That Brunell game at the Rams is wild - they moved the ball up and down the field - 36 first downs!! - never punted, but he threw those five interceptions (including a pick-six), they had a bonus fumble on a kick return that set up a Rams FG, and had both drives at the end of each half stall out in Rams territory - it even looks like they got down to the 5 yard line on the last play of the game. Lost 17-14.

These figures have no defensive adjustments, right? I have a feeling that once the defenses are accounted for, Lamar Jackson's day is going to be seriously downgraded, and Mahomes may well end up on top for Week One.

No defensive adjustments until after Week 4, correct.

### 18no RGIII? What's the cut-off?

Is there a minimum number of pass attempts or plays to be included? I know it was one quarter of work, but RGIII was 6/6 with a TD and rushed 4 times. Makes sense not to include someone who comes in to throw one pass or a trick play, but I figured backups who take over still made the list.

### 32I believe the launcher is…

I believe the launcher is programmed to list quarterbacks with a minimum of 8 passes. Griffin had 64 YAR on his six pass plays.

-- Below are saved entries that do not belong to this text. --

[config.mk]
export PLATFORM = sky130hd
export DESIGN_NAME = tone_period_decoder
export DESIGN_NICKNAME = d
export VERILOG_FILES = /design/src/rtl/tone_period_decoder.sv
export SDC_FILE = /design/constraint.sdc
export NUM_CORES = 1
export LEC_CHECK = 0
export CAP_MARGIN = 30
export CORE_ASPECT_RATIO = 1.2
export CORE_MARGIN = 10
export CORE_UTILIZATION = 40
export CTS_CLUSTER_DIAMETER = 150
export DETAILED_ROUTE_END_ITERATION = 8
export GPL_TIMING_DRIVEN = 0
export MAX_ROUTING_LAYER = met4
export RECOVER_POWER = 25
export SLEW_MARGIN = 15
export SYNTH_ARGS = -nofsm -noshare
export SYNTH_HDL_FRONTEND = slang
export SYNTH_SLANG_ARGS = --single-unit
[constraint.sdc]
create_clock -name clk -period 5.5 [get_ports clk]
set_clock_uncertainty 0.05 [all_clocks]
set_input_delay 1.65 -clock clk [delete_from_list [all_inputs] [get_ports clk]]
set_output_delay 1.65 -clock clk [all_outputs]
set_load 0.005 [all_outputs]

### 19Was expecting TJ Hockenson…

Was expecting TJ Hockenson to show up in the list, but it looks like there some very good receiving games this week. Still like 6/9 for 131 yards (shortest completion was 7 yards) and a TD, something positive for a Lions fan to focus on in light of the 4th qtr collapse.

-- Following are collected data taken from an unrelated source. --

[src/rtl/paddle_quad_encoder.sv]
// Paddle/stick/button to quadrature encoder bridge: tracks a virtual encoder
// position and emits one Gray-code step on {enc_a,enc_b} per tick at most.
module paddle_quad_encoder #(
  parameter int STEP_DIV = 5500,
  parameter int DEADBAND = 2
) (
  input  logic       clk_sys,
  input  logic       reset,
  input  logic [1:0] mode,
  input  logic       left,
  input  logic       right,
  input  logic [7:0] analog,
  input  logic [7:0] paddle,
  output logic       enc_a,
  output logic       enc_b,
  output logic [7:0] pos,
  output logic       step_o
);

  localparam logic [1:0] IDLE   = 2'd0;
  localparam logic [1:0] STEP   = 2'd1;
  localparam logic [1:0] RESYNC = 2'd2;

  localparam logic [15:0] TICK_LAST = 16'(STEP_DIV - 1);

  logic [15:0]       tickCnt_q, tickCnt_d;
  logic [1:0]        state_q, state_d;
  logic [1:0]        modePrev_q, modePrev_d;
  logic [1:0]        phase_q, phase_d;
  logic [7:0]        pos_q, pos_d;
  logic              step_q, step_d;

  logic              tick;
  logic              modeChange;
  logic              absMode;
  logic [7:0]        target;
  logic signed [8:0] err;
  logic              stepUp;
  logic              stepDown;

  // Forward walks 00->01->11->10; reverse walks the same ring backwards.
  function automatic logic [1:0] phaseAdvance(input logic [1:0] ph, input logic up);
    return up ? {ph[0], ~ph[1]} : {~ph[0], ph[1]};
  endfunction

  assign tick       = (tickCnt_q == TICK_LAST);
  assign modeChange = (mode != modePrev_q);
  assign absMode    = (mode == 2'b01) || (mode == 2'b10);

  always_comb begin
    case (mode)
      2'b01:   target = analog ^ 8'h80;
      2'b10:   target = paddle;
      default: target = pos_q;
    endcase
  end

  assign err = $signed({1'b0, target}) - $signed({1'b0, pos_q});

  // Saturation in absolute modes falls out of the end-stop guards.
  always_comb begin
    stepUp   = 1'b0;
    stepDown = 1'b0;
    if (absMode) begin
      if (int'(err) > DEADBAND && pos_q != 8'hFF) begin
        stepUp = 1'b1;
      end else if (int'(err) < -DEADBAND && pos_q != 8'h00) begin
        stepDown = 1'b1;
      end
    end else begin
      stepUp   = right & ~left;
      stepDown = left & ~right;
    end
  end

  // A mode change wins over everything, including a tick in the same cycle.
  always_comb begin
    tickCnt_d  = tick ? 16'd0 : tickCnt_q + 16'd1;
    state_d    = IDLE;
    modePrev_d = modePrev_q;
    pos_d      = pos_q;
    phase_d    = phase_q;
    step_d     = 1'b0;
    if (modeChange) begin
      state_d    = RESYNC;
      modePrev_d = mode;
      tickCnt_d  = 16'd0;
    end else begin
      case (state_q)
        RESYNC: begin
          tickCnt_d = 16'd0;
          if (absMode) pos_d = target;
        end
        STEP: state_d = IDLE;
        default: begin
          if (tick && (stepUp || stepDown)) begin
            state_d = STEP;
            step_d  = 1'b1;
            pos_d   = stepUp ? pos_q + 8'd1 : pos_q - 8'd1;
            phase_d = phaseAdvance(phase_q, stepUp);
          end
        end
      endcase
    end
  end

  always_ff @(posedge clk_sys) begin
    if (reset) begin
      tickCnt_q  <= 16'd0;
      state_q    <= IDLE;
      modePrev_q <= mode;
      phase_q    <= 2'b00;
      pos_q      <= 8'h80;
      step_q     <= 1'b0;
    end else begin
      tickCnt_q  <= tickCnt_d;
      state_q    <= state_d;
      modePrev_q <= modePrev_d;
      phase_q    <= phase_d;
      pos_q      <= pos_d;
      step_q     <= step_d;
    end
  end

  assign enc_a  = phase_q[1];
  assign enc_b  = phase_q[0];
  assign pos    = pos_q;
  assign step_o = step_q;

endmodule
[config.mk]
export PLATFORM = sky130hd
export DESIGN_NAME = paddle_quad_encoder
export DESIGN_NICKNAME = d
export VERILOG_FILES = /design/src/rtl/paddle_quad_encoder.sv
export SDC_FILE = /design/constraint.sdc
export NUM_CORES = 1
export LEC_CHECK = 0
export CORE_ASPECT_RATIO = 2
export CORE_MARGIN = 10
export CORE_UTILIZATION = 25
export CTS_BUF_LIST = sky130_fd_sc_hd__clkbuf_16
export CTS_CLUSTER_SIZE = 16
export DETAILED_ROUTE_END_ITERATION = 6
export DONT_BUFFER_PORTS = 1
export GPL_TIMING_DRIVEN = 1
export PLACE_DENSITY_LB_ADDON = 0.2
export SETUP_SLACK_MARGIN = 0.4
export SLEW_MARGIN = 5
export SYNTH_ARGS = -nofsm -noshare
export SYNTH_HDL_FRONTEND = slang
export SYNTH_SLANG_ARGS = --single-unit
[constraint.sdc]
create_clock -name clk_sys -period 6.5 [get_ports clk_sys]
set_clock_uncertainty 0.1 [all_clocks]
set_input_delay 0.65 -clock clk_sys [delete_from_list [all_inputs] [get_ports clk_sys]]
set_output_delay 0.65 -clock clk_sys [all_outputs]
set_load 0.02 [all_outputs]
# Word-level counts from Yosys, hierarchy flattened
# Cells that the tools add are included.
word_totals:
  ff_bits: 31
  inputBits: 22
  out_inout_bits: 11
  word_cells: 61
classes:
  n_addsub: 4
  magnitude_cmp: 2
  eq_ne: 8
  mux: 17
  n_bitwise: 10
  reduce_logical: 13
ops:
  columns: ["operator", "n"]
  rows:
  - ["$pmux W8 S2", 2]
  - ["$mux W8", 3]
  - ["$add A16 B1 Y16 const B", 1]
  - ["$eq A16 B13 Y1 const B", 1]
  - ["$gt A9 B3 Y1 const B", 1]
  - ["$lt A9 B2 Y1 const B", 1]
  - ["$sub A8 B8 Y9", 1]
  - ["$add A8 B1 Y8 const B", 1]
  - ["$mux W1", 8]
  - ["$mux W2", 4]
  - ["$ne A8 B8 Y1 const B", 1]
  - ["$not A1 Y1", 8]
  - ["$reduce_bool A8 Y1", 1]
  - ["$reduce_or A4 Y1", 2]
  - ["$sub A8 B1 Y8 const B", 1]
  - ["$eq A2 B1 Y1 const B", 2]
  - ["$eq A2 B2 Y1 const B", 2]
  - ["$reduce_and A4 Y1", 1]
  - ["$reduce_bool A2 Y1", 2]
  - ["$logic_and A1 B1 Y1", 3]
  - ["$reduce_and A3 Y1", 1]
  - ["$and A1 B1 Y1", 2]
  - ["$logic_or A1 B1 Y1", 2]
  - ["$ne A2 B2 Y1", 1]
  - ["other kinds (2)", 2]

# Longest topological paths before layout
depth:
  depth_word: 13
  depth_mapped: 22
  ltp_nobuf: 19

# Worst setup path before layout
# No wires, ideal clock.
synth_path:
  path_kind: "input port to flip-flop"
  from: "input mode[0]"
  to: "register pos_q[6], in the netlist pos[6]"
  t_arrival_ps: 4738
  t_required_ps: 6270
  path_slack_ps: 1532
  path_stages: 22
  path_cell_list: "inv_1 -> ha_1 -> buf_1 -> clkbuf_1 -> a221oi_1 -> a21oi_1 -> ha_1 -> buf_2 -> and3_1 -> o211a_1 -> nor3_2 -> xor2_1 -> nand4_1 -> a32o_1 -> buf_6 -> xnor2_1 -> ha_1 -> or3_1 -> or4_1 -> mux2i_1 -> o21a_1 -> o32ai_1"
synth_via:
  elab_chain_len: 12
  elab_cells_between_ends: 25
  cone_classes: "add/sub (1); order compare (2); eq/ne (4); mux (10); bitwise (1); reduce/logical (7)"
synth_lines:
  columns: ["element", "line_no", "text"]
  rows:
  - ["start: declaration", "9", "input logic [1:0] mode,"]
  - ["$eq A2 B2 Y1 / $eq A2 B1 Y1 (equally long branches)", "48, 51", null]
  - ["$pmux W8 S2", "51", "case (mode)"]
  - ["$sub A8 B8 Y9", "58", "assign err = $signed({1'b0, target}) - $signed({1'b0, pos_q});"]
  - ["$lt A9 B2 Y1", "67", "end else if (int'(err) < -DEADBAND && pos_q != 8'h00) begin"]
  - ["$logic_and A1 B1 Y1", "67", null]
  - ["$mux W1", "67", null]
  - ["$mux W1", "65", "if (int'(err) > DEADBAND && pos_q != 8'hFF) begin"]
  - ["$mux W1", "64", "if (absMode) begin"]
  - ["$logic_or A1 B1 Y1", "96", "if (tick && (stepUp || stepDown)) begin"]
  - ["$logic_and A1 B1 Y1", "96", null]
  - ["$reduce_bool A2 Y1 (no line)", null, null]
  - ["$reduce_and A4 Y1 (no line)", null, null]
  - ["end signal: assignment", "120", "pos_q <= pos_d;"]
  - ["end: declaration", "30", "logic [7:0] pos_q, pos_d;"]
# Several ways; a longest one is shown, not always the timed one. The select of a mux whose other input is x is not followed.
# A chain may end at the register's enable or synchronous reset.

# Final worst setup path
# Same ends and word-level chain as after synthesis.

==> flow_summary.ini <==
[logic_synthesis]
ys_ff_latch = 30
syn_inst = 280
yosys.cell_count.top_type = nor2_1
seq_area_frac_synth = 0.270
yosysWarnings = 0
ys_types = 52
synthTopCellsByCount = nor2_1, dfxtp_1, inv_1
avgSynthCellArea_um2 = 8.22
synth_largest_area_cell = dfxtp_1
synth_edf_count = 2
yosys-top-cells-area = dfxtp_1, ha_1, xor2_1
synth_top_area_frac = 0.244
synthesis.nets = 317
syn_area_mm2 = 0.00230
ys.flop_type = dfxtp_1
async_flop_share = 0

[clocking]
cts_buffers = 5
clk_latency_ns = 0.27
clock-sinks = 30
h-tree-depth = 2
clock_path_buffers = 2
cts_root_buf = clkbuf_16
cts_tree = yes
cts_setup_buffers = 0
path_clk_slew_ns = 0.05
cts_resized = 0
cts_hold_buf = 0

[worst_setup_path]
start_kind = input port
worstSetupPathType = in2reg
endpoint_kind = flip-flop
crit_required_ns = 6.59
cp.arrival_ns = 5.35
r2r_start = pos[5]
regToRegEndpoint = pos[6]
path_max_fanout = 21
worstRegToRegCells = 16
rrSetupSlack_ns = 1.77

[layout]
fin_util = 0.280
layout-drive-gt1-share = 0.0657
n_antenna_cell = 0
area_growth_pct = 9.52
nNetsFinal = 310

[sta]
finalHoldViolCount = 0
setup_viol = 0
finalWorstSetupSlack_ns = 1.23
relSlewSlack = 0.510
fin_crit_ns = 5.27
tightest_slew_ns = 0.735
final.setup.tns_ns = 0
fmax_mhz = 190
rsz0062_at_grt = false
finalCritPeriodShare = 0.811
finalMaxSlewViolations = 0

[run_status]
outcome = complete, no violations

[min_path]
min_path_cells = 1
hold_path.startpoint = reset
min_to = phase_q[1]
hp-class = in2reg

[die]
die_area_mm2 = 0.0137
die_x_um = 87.8
start_util = 0.255
die-height_um = 156
core.rowCount = 49
core-area_mm2 = 0.00901
io_pins = 33

[global_routing]
grt_max_degree = 22
track_usage = 0.102
antenna_found_initial = 0
grt_pass1_vias = 2113
grt_first_pass_wirelength_um = 10900
grt_overflow = 0

[detailed_routing]
wl_met1_um = 2290
wl_met2_um = 4070
dr.pass1.iters = 7
vias = 2025
drt_iter0_drc = 85
dr_wl_met3_um = 392
drc = 0
totalWireLength_um = 6890
ant_nets = 0
topRoutingLayerUsed = met4
wl_per_cell_um = 18.3
drt-vias-per-instance = 5.39

[placed_design]
io_buffers = 0
place_ws_ns = 0.910
hpwlAfterDp_um = 5560
gp_congestion = 0.862

[run]
drv_cap = 0

[power]
p_per_area_mw_per_mm2 = 263
ir_drop_v = 0.000163
power_leakage_nw = 0.945
-- through the flow --
| stage | cells | total power [W] | area (um2) | hold WS (ns) |
|---|---|---|---|---|
| 4_1_cts | 376 | 0.000671 | 2520 | 0.333 |
| 6_report | 376 | 0.000662 | 2520 | 0.342 |
| 3_5_place_dp | 368 | 0.000407 | 2350 | 0.350 |
| 3_3_place_gp | 368 | 0.000408 | 2350 | 0.342 |
| 5_1_grt | 376 | 0.000697 | 2520 | 0.330 |
| 2_1_floorplan | 280 | 0.000370 | 2300 | 0.326 |
-- worst max-delay path, stage by stage --
cell and delay, ns:
inv_1 0.02, ha_1 0.56, a221oi_1 0.33, a21oi_1 0.11
ha_1 0.45, nor2b_4 0.25, o21ai_2 0.11, a31oi_1 0.28
o21bai_1 0.19, nand4_1 0.19, a32o_1 0.46, xnor2_1 0.21
ha_1 0.26, or3_1 0.35, or4_1 0.41, mux2i_1 0.26
a22oi_1 0.11, o32ai_1 0.15
-- logic make-up (layout without fill, tap and decap cells) --
logic type | Yosys count | in the layout | share of synthesized area
adders and majority gates | 15 | 15 | 0.0816
DFF | 30 | 30 | 0.270
and+or+nand+nor | 102 | 102 | 0.232
muxes | 10 | 10 | 0.0479
buffers and inverters | 33 | 27 | 0.0636
AOI/OAI and AO/OA | 67 | 67 | 0.218
xor gates and xnor gates | 23 | 23 | 0.0876
-- how the worst max path moves through the flow --
stage	start	endpoint	slack, ns	cells after the start
floorplan	mode[0]	pos[6]	1.53	22
global placement	mode[0]	pos[6]	1.03	18
detailed placement	mode[0]	pos[6]	0.91	18
CTS	mode[0]	pos[6]	1.21	18
global route	mode[0]	pos[6]	0.87	18
finish	mode[0]	pos[6]	1.23	18
-- layout by cell type, fill, tap and decap left out, types with 2 or more instances in the layout --
cell | synthesis | routed
nor4_1 | 2 | 2
o211a_1 | 2 | 2
nand3_1 | 14 | 14
mux2_4 | 2 | 2
nor4b_1 | 3 | 3
a21oi_1 | 15 | 15
nand4_1 | 5 | 5
nor3_1 | 4 | 4
and3_1 | 9 | 9
a2bb2oi_2 | 2 | 2
edfxtp_1 | 2 | 2
and4b_1 | 3 | 3
or4_1 | 2 | 2
o41ai_1 | 2 | 2
nor2_1 | 31 | 31
o21ai_1 | 2 | 2
dfxtp_1 | 28 | 28
inv_1 | 18 | 19
xor2_1 | 14 | 14
o21ai_0 | 5 | 5
ha_1 | 15 | 15
a22oi_1 | 5 | 5
xnor2_1 | 9 | 9
o22ai_1 | 3 | 3
or3_1 | 4 | 4
o32ai_1 | 5 | 5
clkbuf_16 | 0 | 5
a211oi_1 | 2 | 2
a221oi_1 | 8 | 8
o21a_1 | 6 | 6
nand2_1 | 16 | 16
nand2b_1 | 5 | 5
mux2i_1 | 8 | 8
-- sequential cells by signal (all words and copies together), names as in the netlist --
signal and flops:
step_o 1, modePrev_q 2, tickCnt_q 16, state_q 1, pos 8, phase_q 2
-- metal layers --
layer / vias up / global-route usage
met5: - / 0
met4: 0 / 0.0412
met3: 10 / 0.0314
met2: 33 / 0.202
met1: 971 / 0.0879
li1: 1011 / -
-- power breakdown --
group	switching [W]	internal, W	leakage [nW]	total, W
Sequential	0.00000985	0.000191	0.247	0.000201
Clock	0.0000807	0.000179	0.0812	0.000260
Combinational	0.000115	0.0000865	0.617	0.000202
Total	0.000206	0.000456	0.945	0.000662
-- cell type report --
class	count	area, um2
Fill cell	975	6490
Multi-Input combinational cell	217	1530
Sequential cell	30	621
Tap cell	102	128
Clock buffer	5	125
Inverter	19	71.3
Clock inverter	3	41.3
Power figures use the tool's default switching activity.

### 36Despite the embarrassing tie…

Despite the embarrassing tie, I’m taking solace in the fact that Hockenson appears to be worthy of the 8th overall pick.

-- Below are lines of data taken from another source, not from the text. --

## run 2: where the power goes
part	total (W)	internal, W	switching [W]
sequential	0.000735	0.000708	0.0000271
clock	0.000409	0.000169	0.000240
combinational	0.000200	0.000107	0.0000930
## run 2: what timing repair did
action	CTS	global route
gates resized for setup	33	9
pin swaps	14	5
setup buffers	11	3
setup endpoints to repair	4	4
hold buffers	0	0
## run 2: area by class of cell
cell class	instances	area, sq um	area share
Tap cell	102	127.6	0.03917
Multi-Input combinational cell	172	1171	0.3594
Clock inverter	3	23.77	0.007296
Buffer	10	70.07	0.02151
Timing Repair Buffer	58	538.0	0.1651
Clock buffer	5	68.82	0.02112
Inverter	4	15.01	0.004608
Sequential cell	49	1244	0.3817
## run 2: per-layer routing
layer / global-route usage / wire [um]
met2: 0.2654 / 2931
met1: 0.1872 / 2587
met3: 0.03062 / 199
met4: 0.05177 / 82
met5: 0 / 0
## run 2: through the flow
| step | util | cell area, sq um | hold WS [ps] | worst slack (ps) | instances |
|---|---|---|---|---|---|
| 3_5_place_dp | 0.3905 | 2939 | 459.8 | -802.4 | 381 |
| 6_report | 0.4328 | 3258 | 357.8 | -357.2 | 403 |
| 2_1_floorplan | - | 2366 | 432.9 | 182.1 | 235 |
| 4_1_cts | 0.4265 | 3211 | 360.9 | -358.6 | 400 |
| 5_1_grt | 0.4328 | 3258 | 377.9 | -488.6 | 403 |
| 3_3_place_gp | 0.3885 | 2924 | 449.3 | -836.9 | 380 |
==> config.mk <==
export PLATFORM = sky130hd
export DESIGN_NAME = ntom_sync_fifo
export DESIGN_NICKNAME = d
export VERILOG_FILES = /design/src/rtl/ntom_sync_fifo.sv
export SDC_FILE = /design/constraint.sdc
export NUM_CORES = 1
export LEC_CHECK = 0
export ABC_AREA = 1
export ABC_CLOCK_PERIOD_IN_PS = 5600
export BUFFER_PORTS_ARGS = -buffer_cell sky130_fd_sc_hd__buf_2
export CAP_MARGIN = 15
export CORE_MARGIN = 2
export CORE_UTILIZATION = 45
export DETAILED_ROUTE_END_ITERATION = 7
export HOLD_SLACK_MARGIN = 0.06
export PLACE_DENSITY_LB_ADDON = 0.08
export SYNTH_ARGS = -nofsm -noshare
export SYNTH_HDL_FRONTEND = slang
export SYNTH_SLANG_ARGS = --single-unit
==> constraint.sdc <==
create_clock -name clk_i -period 5.6 [get_ports clk_i]
set_input_delay 1.12 -clock clk_i [delete_from_list [all_inputs] [get_ports clk_i]]
set_output_delay 1.12 -clock clk_i [all_outputs]
set_load 0.005 [all_outputs]
## src/rtl/cpu_types_pkg.sv

```systemverilog
// cpu_types_pkg: types shared by the memory-stage control logic.
// Provides the memory-access FSM state enum, the machine word type and a
// helper that classifies an instruction as a data-memory operation.
package cpu_types_pkg;

    localparam int WORD_W = 32;

    typedef logic [WORD_W-1:0] word_t;

    typedef enum logic [1:0] {
        IDLE,
        REQ,
        DONE,
        HALTED
    } memctrl_state_t;

    // A bubble never touches memory, whatever its decoded read/write bits say.
    function automatic logic is_mem_op(input logic valid, input logic rd, input logic wr);
        return valid & (rd | wr);
    endfunction

endpackage

```

## src/rtl/sat_counter.sv

```systemverilog
// sat_counter: saturating up-counter with synchronous clear.
// Holds at all-ones instead of wrapping; clear has priority over inc.
module sat_counter #(
    parameter int W = 16
) (
    input  logic         CLK,
    input  logic         clear,
    input  logic         inc,
    output logic [W-1:0] count
);

    // Count up on inc, stop at all-ones, return to zero on clear.
    always_ff @(posedge CLK) begin
        if (clear) begin
            count <= '0;
        end else if (inc && (count != '1)) begin
            count <= count + W'(1);
        end
    end

endmodule

```

## src/rtl/mem_access_ctrl.sv

```systemverilog
// mem_access_ctrl: memory-stage data-access controller, producing end of the
// MEM/WB handshake. Issues one data-cache request per memory instruction,
// holds load data in dload, generates the pipeline-advance enable and latches
// halt once a HALT reaches MEM.
// Optional feature: define MEM_STALL_CNT_EN to add the stall_cnt output, a
// saturating count of cycles spent waiting on the cache or on fetch.
module mem_access_ctrl
    import cpu_types_pkg::*;
#(
    parameter int DATA_W      = WORD_W,
    parameter int ADDR_W      = WORD_W,
    parameter int STALL_CNT_W = 16
) (
    input  logic                   CLK,
    input  logic                   RST,
    input  logic                   valid_MEM,
    input  logic                   memRd_MEM,
    input  logic                   memWr_MEM,
    input  logic                   halt_MEM,
    input  logic [ADDR_W-1:0]      addr_MEM,
    input  logic [DATA_W-1:0]      storedata_MEM,
    input  logic                   fetch_ready,
    input  logic                   dhit,
    input  logic [DATA_W-1:0]      dmemload,
    output logic                   dmemREN,
    output logic                   dmemWEN,
    output logic [ADDR_W-1:0]      dmemaddr,
    output logic [DATA_W-1:0]      dmemstore,
    output logic [DATA_W-1:0]      dload,
    output logic                   enable,
    output logic                   halt
`ifdef MEM_STALL_CNT_EN
    ,
    output logic [STALL_CNT_W-1:0] stall_cnt
`endif
);

    if (STALL_CNT_W < 1) begin : g_bad_stall_w
        $error("STALL_CNT_W must be at least 1");
    end

    memctrl_state_t state;
    logic           mem_op;
    logic           rd_req;
    logic           unused_addr_bits;

    assign mem_op = is_mem_op(valid_MEM, memRd_MEM, memWr_MEM);
    // A store wins when both decode bits are set, so a read only counts alone.
    assign rd_req = memRd_MEM & ~memWr_MEM;

    // The cache is word addressed; byte offset bits are dropped here.
    assign dmemaddr         = {addr_MEM[ADDR_W-1:2], 2'b00};
    assign unused_addr_bits = ^addr_MEM[1:0];
    assign dmemstore        = storedata_MEM;
    assign halt             = (state == HALTED);

    // State register and load-data capture; dload moves only on a read hit.
    // NOTE: sequential state uses non-blocking (<=) so every flop samples pre-edge values.
    always_ff @(posedge CLK) begin
        if (RST) begin
            state <= IDLE;
            dload <= '0;
        end else begin
            case (state)
                IDLE: begin
                    if (mem_op) begin
                        state <= REQ;
                    end else if (valid_MEM && halt_MEM && fetch_ready) begin
                        state <= HALTED;
                    end
                end
                REQ: begin
                    if (dhit) begin
                        if (rd_req) begin
                            dload <= dmemload;
                        end
                        state <= DONE;
                    end
                end
                DONE: begin
                    if (fetch_ready) begin
                        state <= IDLE;
                    end
                end
                HALTED: state <= HALTED;
                default: state <= IDLE;
            endcase
        end
    end

    // Cache requests and pipeline advance decoded from the current state.
    // NOTE: every output gets a default first so always_comb cannot infer a latch.
    always_comb begin
        dmemREN = 1'b0;
        dmemWEN = 1'b0;
        enable  = 1'b0;
        case (state)
            IDLE: enable = fetch_ready & ~mem_op;
            REQ: begin
                dmemWEN = memWr_MEM;
                dmemREN = rd_req;
            end
            DONE: enable = fetch_ready;
            default: enable = 1'b0;
        endcase
        if (RST) begin
            enable = 1'b0;
        end
    end

`ifdef MEM_STALL_CNT_EN
    logic stall_inc;

    assign stall_inc = (state == REQ) || ((state == DONE) && !fetch_ready);

    sat_counter #(
        .W (STALL_CNT_W)
    ) u_stall_cnt (
        .CLK   (CLK),
        .clear (RST),
        .inc   (stall_inc),
        .count (stall_cnt)
    );
`endif

endmodule
```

### 20Cousins did have more dropbacks....

They were wiped out by penalties. At least two throwaways where a defensive penalty was accepted, maybe more.

### 23It is a little disconcerting…

It is a little disconcerting that Cousins was hit pretty hard a few times, despite channeling his inner 1973 Bob Griese.

### 27PFF gave very poor grades to…

PFF gave very poor grades to Elflein and Bradbury. I didn't watch the game so can't comment further, but would be keen to know how the team managed to have such success running the ball if the interior of their line was dominated.

### 29Their pass blocking was bad,…

Their pass blocking was bad, and between the tackles wasn't much, but those outside zone plays that hit big were competently executed, and Cook can turn competent blocking into explosive gains. Vikings were lucky to have him available in the 2nd round. Hope he stays healthy.

I think Kubiak was brought in to make that run game explosiveness enough of a constant threat to make pass protection, by guys, especially in the middle, who are a little physically overmatched, somewhat easier. If Cook can continue to hit a couple big runs a game, maybe Cousins will get more time. Here's hoping....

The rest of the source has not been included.